Give the number of lines below that contain "request", with no other output.

########

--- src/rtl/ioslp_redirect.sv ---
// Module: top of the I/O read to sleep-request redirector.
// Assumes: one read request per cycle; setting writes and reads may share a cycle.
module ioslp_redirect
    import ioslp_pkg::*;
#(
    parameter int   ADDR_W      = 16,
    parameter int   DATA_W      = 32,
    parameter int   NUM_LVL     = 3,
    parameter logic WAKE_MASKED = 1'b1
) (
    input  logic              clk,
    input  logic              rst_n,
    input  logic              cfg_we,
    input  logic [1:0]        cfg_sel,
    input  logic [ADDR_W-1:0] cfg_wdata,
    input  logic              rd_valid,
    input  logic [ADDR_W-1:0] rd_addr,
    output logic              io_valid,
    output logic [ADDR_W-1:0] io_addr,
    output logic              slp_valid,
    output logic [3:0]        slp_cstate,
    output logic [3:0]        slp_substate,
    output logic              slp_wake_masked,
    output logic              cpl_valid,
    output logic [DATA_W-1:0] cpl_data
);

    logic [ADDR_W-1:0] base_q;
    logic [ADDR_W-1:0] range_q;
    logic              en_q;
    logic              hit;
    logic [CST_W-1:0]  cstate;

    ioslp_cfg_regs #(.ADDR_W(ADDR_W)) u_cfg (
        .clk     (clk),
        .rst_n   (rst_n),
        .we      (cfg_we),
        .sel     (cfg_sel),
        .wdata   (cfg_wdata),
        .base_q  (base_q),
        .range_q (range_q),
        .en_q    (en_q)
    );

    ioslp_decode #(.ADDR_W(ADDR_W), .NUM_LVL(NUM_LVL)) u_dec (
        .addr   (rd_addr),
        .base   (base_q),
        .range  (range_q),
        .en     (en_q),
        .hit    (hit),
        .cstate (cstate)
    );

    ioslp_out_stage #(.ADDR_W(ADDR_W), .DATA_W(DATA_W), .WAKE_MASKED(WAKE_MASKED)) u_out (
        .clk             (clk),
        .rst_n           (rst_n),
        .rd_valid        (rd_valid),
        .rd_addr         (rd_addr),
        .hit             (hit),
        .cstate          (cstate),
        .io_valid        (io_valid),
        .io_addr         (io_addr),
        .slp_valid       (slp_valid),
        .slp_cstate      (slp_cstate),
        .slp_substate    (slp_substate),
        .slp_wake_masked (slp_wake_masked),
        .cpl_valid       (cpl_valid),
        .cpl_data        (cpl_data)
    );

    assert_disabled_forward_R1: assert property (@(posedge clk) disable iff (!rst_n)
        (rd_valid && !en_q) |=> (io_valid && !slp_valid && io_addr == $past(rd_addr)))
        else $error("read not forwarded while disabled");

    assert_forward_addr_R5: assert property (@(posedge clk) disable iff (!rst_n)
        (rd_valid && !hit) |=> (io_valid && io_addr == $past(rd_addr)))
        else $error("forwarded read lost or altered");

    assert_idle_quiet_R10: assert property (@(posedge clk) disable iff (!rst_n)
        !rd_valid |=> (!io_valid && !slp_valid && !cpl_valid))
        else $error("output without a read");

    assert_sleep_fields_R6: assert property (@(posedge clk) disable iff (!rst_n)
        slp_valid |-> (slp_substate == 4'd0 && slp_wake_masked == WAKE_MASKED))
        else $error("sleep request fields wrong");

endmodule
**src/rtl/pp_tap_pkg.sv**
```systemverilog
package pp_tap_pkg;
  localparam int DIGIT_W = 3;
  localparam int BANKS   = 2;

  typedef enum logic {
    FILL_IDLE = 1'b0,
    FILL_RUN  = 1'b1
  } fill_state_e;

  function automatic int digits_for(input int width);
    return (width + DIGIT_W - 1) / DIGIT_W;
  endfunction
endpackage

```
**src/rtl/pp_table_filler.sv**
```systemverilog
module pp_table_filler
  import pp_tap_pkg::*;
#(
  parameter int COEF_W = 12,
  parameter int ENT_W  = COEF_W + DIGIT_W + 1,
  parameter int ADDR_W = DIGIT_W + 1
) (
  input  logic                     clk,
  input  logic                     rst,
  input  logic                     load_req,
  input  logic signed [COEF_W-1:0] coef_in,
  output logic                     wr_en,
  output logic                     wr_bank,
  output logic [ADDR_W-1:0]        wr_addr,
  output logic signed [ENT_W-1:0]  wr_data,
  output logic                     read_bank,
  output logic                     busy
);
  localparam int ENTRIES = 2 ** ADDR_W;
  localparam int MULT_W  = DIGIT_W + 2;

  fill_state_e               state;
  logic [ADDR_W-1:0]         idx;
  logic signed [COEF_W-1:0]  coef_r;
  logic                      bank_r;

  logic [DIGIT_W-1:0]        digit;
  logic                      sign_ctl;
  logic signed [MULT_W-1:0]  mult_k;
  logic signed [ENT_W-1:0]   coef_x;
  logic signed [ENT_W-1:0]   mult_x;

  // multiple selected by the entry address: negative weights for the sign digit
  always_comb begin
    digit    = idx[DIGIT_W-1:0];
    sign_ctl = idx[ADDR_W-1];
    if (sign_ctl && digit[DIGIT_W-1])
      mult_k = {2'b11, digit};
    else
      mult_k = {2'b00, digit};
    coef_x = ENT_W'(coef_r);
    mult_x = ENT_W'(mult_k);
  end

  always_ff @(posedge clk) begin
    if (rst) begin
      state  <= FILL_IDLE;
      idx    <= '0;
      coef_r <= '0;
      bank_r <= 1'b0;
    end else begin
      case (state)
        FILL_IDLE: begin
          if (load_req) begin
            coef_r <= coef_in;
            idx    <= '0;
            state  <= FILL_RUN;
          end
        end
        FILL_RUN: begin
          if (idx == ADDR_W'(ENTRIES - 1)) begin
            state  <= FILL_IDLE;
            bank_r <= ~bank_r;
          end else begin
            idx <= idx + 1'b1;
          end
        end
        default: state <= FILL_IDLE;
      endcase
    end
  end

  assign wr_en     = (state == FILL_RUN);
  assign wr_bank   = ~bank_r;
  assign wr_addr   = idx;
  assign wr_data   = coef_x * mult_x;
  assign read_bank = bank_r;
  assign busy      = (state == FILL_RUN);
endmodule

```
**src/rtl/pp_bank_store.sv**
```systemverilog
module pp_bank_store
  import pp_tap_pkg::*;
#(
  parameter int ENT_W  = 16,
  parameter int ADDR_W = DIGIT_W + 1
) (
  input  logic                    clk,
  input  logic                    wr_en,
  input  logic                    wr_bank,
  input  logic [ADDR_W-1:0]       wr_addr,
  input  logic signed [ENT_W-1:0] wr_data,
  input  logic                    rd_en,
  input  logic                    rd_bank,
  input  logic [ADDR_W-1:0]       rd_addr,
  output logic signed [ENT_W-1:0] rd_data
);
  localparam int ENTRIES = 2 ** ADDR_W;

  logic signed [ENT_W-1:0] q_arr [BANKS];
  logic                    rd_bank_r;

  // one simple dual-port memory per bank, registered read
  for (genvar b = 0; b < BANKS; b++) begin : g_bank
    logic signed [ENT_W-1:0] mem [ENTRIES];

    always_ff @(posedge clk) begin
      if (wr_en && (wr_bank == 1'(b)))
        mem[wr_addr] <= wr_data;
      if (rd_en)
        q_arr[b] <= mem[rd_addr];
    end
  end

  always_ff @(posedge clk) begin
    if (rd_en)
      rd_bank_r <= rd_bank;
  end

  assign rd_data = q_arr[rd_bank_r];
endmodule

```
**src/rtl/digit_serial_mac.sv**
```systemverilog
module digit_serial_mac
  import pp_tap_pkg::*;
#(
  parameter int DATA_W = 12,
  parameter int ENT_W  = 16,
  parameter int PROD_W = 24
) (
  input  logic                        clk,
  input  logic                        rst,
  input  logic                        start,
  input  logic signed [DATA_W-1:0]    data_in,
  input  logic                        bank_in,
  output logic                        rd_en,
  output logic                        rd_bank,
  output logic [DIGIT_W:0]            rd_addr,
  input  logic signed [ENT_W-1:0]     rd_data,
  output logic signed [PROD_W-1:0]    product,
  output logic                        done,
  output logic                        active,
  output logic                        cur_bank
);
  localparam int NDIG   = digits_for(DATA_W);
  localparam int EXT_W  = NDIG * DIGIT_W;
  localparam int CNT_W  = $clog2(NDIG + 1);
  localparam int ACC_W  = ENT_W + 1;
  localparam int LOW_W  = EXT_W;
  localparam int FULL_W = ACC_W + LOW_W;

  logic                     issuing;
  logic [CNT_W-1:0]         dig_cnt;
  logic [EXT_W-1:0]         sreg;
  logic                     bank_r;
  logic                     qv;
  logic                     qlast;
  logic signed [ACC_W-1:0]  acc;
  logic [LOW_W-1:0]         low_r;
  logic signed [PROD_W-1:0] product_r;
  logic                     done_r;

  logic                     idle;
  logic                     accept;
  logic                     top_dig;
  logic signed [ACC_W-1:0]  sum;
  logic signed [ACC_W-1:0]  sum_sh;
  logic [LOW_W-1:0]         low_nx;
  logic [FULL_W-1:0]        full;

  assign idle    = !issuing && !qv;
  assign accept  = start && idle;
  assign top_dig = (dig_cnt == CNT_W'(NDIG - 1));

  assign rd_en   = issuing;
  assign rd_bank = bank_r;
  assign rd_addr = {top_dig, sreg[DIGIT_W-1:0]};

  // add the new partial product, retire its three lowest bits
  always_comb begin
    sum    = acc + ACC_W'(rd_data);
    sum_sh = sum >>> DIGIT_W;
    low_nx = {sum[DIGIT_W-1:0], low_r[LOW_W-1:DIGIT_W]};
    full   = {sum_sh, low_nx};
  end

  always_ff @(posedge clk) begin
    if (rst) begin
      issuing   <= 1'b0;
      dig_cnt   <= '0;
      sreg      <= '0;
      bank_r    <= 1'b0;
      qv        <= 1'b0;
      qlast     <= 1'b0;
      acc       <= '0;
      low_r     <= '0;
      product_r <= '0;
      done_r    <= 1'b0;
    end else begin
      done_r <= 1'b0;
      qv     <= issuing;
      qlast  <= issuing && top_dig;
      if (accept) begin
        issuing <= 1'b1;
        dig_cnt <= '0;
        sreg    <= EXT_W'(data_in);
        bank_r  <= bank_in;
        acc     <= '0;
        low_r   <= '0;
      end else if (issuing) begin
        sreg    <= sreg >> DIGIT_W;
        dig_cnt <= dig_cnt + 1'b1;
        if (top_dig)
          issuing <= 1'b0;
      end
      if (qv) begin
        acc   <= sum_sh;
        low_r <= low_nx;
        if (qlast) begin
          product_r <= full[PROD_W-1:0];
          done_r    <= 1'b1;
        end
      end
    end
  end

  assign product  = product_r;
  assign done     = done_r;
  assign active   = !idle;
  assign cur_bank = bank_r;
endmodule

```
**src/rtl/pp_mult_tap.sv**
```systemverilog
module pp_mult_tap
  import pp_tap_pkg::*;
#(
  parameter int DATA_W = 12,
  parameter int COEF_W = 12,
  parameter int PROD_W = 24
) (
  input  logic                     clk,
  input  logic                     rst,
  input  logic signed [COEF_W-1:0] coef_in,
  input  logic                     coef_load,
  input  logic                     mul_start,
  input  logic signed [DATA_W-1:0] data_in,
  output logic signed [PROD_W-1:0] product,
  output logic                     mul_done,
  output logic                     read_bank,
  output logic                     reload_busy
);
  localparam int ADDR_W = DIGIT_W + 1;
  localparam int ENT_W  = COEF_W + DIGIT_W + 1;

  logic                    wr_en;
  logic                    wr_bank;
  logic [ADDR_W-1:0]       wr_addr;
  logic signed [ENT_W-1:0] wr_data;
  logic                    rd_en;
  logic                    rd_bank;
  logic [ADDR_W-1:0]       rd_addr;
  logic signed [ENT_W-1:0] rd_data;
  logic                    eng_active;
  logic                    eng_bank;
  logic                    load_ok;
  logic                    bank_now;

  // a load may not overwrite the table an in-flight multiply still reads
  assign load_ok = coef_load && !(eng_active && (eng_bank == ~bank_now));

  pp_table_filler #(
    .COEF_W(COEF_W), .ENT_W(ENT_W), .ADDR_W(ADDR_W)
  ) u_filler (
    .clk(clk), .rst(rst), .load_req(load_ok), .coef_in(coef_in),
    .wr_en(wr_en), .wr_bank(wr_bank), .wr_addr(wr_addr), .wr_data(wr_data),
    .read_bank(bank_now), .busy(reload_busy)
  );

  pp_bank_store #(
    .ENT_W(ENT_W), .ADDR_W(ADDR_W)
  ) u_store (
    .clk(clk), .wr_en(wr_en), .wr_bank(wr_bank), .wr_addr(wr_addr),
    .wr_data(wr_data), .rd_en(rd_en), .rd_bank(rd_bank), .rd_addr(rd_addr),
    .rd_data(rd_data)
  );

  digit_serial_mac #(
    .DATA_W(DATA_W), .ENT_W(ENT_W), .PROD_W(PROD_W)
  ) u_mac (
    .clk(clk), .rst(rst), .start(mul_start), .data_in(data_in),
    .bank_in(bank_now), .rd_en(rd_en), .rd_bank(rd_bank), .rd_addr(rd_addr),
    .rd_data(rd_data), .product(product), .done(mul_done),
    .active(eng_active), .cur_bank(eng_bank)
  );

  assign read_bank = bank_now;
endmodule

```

########

§ Result below
3